> _TASK TO CARRY OUT_:
Would you please return the lines of the entries below starting at the line that has "wire c82 = (c56" and ending at the line that has "wire c90 = (c62", both included, exactly as they are?

Start of GIVEN ENTRIES

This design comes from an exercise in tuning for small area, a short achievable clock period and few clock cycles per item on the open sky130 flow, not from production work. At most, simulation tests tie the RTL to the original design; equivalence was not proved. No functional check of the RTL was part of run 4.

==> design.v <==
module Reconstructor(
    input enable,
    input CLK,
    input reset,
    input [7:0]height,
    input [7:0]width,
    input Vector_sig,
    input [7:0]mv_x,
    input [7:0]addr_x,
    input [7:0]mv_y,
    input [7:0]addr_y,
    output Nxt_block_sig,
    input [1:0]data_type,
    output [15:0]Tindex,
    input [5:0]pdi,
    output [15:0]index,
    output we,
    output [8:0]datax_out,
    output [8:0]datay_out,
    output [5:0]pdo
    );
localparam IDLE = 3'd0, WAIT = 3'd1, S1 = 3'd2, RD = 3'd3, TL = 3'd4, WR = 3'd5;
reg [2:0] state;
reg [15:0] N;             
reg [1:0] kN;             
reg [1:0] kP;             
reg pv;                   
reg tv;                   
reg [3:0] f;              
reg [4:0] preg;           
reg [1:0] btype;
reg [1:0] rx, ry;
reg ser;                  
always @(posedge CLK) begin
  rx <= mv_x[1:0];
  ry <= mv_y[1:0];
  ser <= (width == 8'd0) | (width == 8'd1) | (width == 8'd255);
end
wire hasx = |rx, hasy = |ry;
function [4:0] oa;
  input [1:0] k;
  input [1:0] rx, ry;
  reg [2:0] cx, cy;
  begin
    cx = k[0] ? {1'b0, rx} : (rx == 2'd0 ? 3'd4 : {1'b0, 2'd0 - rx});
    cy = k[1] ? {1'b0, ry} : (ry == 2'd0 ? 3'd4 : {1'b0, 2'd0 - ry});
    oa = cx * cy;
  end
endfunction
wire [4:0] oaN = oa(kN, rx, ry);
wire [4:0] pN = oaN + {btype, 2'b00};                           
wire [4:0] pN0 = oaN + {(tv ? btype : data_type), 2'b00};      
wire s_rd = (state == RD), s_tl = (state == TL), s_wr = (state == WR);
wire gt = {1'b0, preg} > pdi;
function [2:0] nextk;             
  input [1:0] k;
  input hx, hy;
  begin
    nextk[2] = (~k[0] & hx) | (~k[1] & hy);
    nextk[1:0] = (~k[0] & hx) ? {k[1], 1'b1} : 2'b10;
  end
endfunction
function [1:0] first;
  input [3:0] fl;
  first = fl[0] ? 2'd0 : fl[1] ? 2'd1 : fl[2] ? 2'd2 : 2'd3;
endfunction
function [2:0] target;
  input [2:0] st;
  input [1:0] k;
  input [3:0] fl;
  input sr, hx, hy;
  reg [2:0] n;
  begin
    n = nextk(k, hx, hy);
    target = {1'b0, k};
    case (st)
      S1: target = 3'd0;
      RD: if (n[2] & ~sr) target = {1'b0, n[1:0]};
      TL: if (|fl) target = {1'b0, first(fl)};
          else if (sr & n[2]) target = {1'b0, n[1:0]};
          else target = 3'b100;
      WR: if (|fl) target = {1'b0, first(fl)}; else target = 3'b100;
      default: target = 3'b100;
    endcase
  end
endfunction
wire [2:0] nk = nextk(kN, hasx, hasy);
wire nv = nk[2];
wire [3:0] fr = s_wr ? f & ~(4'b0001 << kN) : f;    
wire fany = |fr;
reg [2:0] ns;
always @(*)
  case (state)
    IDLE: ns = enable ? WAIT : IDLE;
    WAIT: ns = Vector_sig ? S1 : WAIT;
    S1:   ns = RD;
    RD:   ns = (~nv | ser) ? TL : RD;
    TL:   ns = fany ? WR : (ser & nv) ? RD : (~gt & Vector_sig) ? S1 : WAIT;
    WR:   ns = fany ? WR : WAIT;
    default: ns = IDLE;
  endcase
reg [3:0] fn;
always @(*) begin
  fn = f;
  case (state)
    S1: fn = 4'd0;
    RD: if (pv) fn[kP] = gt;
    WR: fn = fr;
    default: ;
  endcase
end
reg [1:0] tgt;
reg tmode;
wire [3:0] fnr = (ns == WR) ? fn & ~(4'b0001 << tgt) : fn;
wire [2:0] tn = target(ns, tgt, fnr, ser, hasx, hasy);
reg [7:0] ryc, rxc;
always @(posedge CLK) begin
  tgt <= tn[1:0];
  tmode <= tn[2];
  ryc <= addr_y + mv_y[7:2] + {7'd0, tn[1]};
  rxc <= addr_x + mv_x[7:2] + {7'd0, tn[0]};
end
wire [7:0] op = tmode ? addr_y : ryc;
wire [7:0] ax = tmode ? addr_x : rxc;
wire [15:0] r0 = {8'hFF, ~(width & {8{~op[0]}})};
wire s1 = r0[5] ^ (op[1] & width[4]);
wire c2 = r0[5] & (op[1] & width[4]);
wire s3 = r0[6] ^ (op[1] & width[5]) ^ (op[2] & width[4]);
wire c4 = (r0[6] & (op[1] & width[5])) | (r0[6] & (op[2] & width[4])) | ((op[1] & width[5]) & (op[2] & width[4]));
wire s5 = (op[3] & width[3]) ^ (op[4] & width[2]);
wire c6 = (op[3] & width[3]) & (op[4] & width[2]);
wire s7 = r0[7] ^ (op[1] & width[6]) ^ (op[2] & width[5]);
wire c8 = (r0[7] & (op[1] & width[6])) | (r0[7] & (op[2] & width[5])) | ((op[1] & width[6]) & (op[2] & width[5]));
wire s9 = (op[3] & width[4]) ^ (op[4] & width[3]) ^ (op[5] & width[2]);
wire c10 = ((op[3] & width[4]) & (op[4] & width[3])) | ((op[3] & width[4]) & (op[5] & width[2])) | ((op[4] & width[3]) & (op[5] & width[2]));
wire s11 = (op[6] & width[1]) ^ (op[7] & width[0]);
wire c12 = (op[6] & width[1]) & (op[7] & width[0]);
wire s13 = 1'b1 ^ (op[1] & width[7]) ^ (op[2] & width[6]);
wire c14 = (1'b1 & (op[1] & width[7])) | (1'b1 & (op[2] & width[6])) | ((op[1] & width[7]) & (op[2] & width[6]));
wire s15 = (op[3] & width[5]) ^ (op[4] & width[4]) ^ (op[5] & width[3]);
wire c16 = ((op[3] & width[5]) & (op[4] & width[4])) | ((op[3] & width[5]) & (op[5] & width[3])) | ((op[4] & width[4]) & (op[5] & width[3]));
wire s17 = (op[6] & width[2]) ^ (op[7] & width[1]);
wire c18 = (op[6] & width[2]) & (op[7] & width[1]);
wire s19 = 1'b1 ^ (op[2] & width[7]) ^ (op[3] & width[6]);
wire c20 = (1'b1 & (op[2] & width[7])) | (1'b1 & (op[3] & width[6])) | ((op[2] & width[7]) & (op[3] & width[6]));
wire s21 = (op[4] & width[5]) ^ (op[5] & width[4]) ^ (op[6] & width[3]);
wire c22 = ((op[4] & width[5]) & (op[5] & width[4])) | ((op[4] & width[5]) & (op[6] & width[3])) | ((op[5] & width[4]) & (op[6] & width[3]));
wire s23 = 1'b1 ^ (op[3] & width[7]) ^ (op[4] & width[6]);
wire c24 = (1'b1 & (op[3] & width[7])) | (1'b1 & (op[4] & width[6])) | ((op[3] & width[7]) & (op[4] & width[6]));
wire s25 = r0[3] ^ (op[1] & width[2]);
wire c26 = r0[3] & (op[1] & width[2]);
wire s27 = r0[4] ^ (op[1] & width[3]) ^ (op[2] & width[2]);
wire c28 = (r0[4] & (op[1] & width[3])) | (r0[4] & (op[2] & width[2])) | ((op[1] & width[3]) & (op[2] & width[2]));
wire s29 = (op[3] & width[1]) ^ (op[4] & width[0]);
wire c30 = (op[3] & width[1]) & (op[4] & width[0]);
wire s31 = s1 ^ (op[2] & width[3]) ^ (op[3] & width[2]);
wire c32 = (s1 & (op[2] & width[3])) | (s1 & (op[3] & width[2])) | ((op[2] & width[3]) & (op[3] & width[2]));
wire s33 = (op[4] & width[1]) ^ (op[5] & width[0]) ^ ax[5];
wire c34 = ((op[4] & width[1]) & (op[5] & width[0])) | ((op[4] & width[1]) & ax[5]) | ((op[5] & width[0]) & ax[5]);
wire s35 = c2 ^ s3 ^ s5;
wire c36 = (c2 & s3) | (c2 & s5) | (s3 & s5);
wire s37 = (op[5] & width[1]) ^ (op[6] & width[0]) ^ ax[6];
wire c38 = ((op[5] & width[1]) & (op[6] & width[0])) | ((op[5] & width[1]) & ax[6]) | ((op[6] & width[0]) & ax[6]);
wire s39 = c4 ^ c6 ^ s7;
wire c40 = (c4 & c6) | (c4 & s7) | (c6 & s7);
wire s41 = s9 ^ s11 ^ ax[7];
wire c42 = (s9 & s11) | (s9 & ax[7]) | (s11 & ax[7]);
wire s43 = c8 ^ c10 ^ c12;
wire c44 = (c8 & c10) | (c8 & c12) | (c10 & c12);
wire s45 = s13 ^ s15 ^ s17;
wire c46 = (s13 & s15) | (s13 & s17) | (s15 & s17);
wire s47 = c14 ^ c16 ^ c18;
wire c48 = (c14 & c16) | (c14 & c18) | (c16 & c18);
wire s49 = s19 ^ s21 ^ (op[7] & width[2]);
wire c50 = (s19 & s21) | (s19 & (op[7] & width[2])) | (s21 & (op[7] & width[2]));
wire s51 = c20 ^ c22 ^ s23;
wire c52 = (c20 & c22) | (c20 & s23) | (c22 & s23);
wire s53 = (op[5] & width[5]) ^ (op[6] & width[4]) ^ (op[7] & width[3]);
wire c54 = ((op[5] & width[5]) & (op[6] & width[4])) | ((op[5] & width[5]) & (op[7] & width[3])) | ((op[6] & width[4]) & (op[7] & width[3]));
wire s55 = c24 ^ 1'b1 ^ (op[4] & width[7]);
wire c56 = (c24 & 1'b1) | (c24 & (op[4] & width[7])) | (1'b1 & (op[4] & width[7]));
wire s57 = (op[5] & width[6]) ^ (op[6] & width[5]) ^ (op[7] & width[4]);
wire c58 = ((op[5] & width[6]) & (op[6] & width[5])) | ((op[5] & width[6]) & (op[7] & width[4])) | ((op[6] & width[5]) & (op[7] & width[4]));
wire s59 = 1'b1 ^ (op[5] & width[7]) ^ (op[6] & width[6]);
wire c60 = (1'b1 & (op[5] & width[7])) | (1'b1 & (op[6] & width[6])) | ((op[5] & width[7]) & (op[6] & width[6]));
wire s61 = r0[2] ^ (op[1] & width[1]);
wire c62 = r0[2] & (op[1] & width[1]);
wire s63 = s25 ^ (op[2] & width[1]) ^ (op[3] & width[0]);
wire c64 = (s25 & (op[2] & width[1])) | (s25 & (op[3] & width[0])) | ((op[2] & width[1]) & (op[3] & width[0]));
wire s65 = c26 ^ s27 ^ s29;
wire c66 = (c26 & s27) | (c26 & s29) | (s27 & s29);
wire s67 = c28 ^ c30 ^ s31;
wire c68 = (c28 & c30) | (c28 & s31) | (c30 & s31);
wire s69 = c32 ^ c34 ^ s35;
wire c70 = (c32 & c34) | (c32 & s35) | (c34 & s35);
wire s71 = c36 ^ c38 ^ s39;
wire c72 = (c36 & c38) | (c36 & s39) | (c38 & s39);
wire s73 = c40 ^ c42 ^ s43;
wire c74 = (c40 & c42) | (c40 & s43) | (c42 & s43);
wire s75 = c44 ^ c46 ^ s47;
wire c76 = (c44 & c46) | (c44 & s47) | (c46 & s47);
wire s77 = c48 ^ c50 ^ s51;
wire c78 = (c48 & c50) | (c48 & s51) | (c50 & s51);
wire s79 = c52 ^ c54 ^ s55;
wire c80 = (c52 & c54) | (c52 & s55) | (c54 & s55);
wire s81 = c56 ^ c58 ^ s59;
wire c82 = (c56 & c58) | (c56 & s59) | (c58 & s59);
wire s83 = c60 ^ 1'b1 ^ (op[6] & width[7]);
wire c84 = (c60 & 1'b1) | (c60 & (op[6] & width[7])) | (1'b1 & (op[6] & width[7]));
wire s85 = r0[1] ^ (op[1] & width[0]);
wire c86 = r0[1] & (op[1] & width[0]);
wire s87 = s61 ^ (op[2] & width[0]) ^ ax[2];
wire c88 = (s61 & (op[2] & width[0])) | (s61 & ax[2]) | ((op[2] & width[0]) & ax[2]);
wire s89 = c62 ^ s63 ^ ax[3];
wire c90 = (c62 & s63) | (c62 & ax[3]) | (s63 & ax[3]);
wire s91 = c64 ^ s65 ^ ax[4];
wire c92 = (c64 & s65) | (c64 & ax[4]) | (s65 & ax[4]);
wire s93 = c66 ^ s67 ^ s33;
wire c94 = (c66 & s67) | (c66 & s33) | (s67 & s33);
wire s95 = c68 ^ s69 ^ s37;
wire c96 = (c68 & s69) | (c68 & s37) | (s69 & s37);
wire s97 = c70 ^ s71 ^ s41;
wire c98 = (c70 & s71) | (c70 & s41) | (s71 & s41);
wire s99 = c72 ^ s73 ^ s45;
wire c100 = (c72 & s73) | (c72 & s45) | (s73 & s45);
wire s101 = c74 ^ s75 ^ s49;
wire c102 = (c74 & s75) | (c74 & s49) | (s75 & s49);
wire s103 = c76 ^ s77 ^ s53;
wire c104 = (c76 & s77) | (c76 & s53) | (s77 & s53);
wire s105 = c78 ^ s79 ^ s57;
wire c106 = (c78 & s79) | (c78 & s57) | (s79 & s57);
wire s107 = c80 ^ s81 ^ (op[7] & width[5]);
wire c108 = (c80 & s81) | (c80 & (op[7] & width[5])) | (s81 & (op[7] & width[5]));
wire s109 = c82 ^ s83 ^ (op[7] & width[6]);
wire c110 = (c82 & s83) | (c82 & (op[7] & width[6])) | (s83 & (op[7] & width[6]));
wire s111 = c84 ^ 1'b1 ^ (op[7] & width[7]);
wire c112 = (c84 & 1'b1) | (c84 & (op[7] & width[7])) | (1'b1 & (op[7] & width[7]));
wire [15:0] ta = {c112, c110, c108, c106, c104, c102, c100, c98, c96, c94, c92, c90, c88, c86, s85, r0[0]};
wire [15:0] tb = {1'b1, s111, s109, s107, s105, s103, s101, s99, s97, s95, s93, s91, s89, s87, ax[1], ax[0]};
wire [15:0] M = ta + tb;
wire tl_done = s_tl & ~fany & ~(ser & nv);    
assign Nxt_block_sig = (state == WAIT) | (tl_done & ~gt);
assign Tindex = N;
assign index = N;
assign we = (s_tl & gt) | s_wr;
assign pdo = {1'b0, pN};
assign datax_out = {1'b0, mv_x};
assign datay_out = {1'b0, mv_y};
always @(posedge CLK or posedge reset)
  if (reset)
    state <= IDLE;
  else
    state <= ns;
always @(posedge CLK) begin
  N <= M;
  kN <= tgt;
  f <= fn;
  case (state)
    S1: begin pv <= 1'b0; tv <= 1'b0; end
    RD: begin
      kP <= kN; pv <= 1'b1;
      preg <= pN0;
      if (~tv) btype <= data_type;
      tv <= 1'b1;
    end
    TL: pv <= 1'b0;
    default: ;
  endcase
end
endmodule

End of GIVEN ENTRIES

> _SOLUTION TO THIS EXERCISE_:
wire c82 = (c56 & c58) | (c56 & s59) | (c58 & s59);
wire s83 = c60 ^ 1'b1 ^ (op[6] & width[7]);
wire c84 = (c60 & 1'b1) | (c60 & (op[6] & width[7])) | (1'b1 & (op[6] & width[7]));
wire s85 = r0[1] ^ (op[1] & width[0]);
wire c86 = r0[1] & (op[1] & width[0]);
wire s87 = s61 ^ (op[2] & width[0]) ^ ax[2];
wire c88 = (s61 & (op[2] & width[0])) | (s61 & ax[2]) | ((op[2] & width[0]) & ax[2]);
wire s89 = c62 ^ s63 ^ ax[3];
wire c90 = (c62 & s63) | (c62 & ax[3]) | (s63 & ax[3]);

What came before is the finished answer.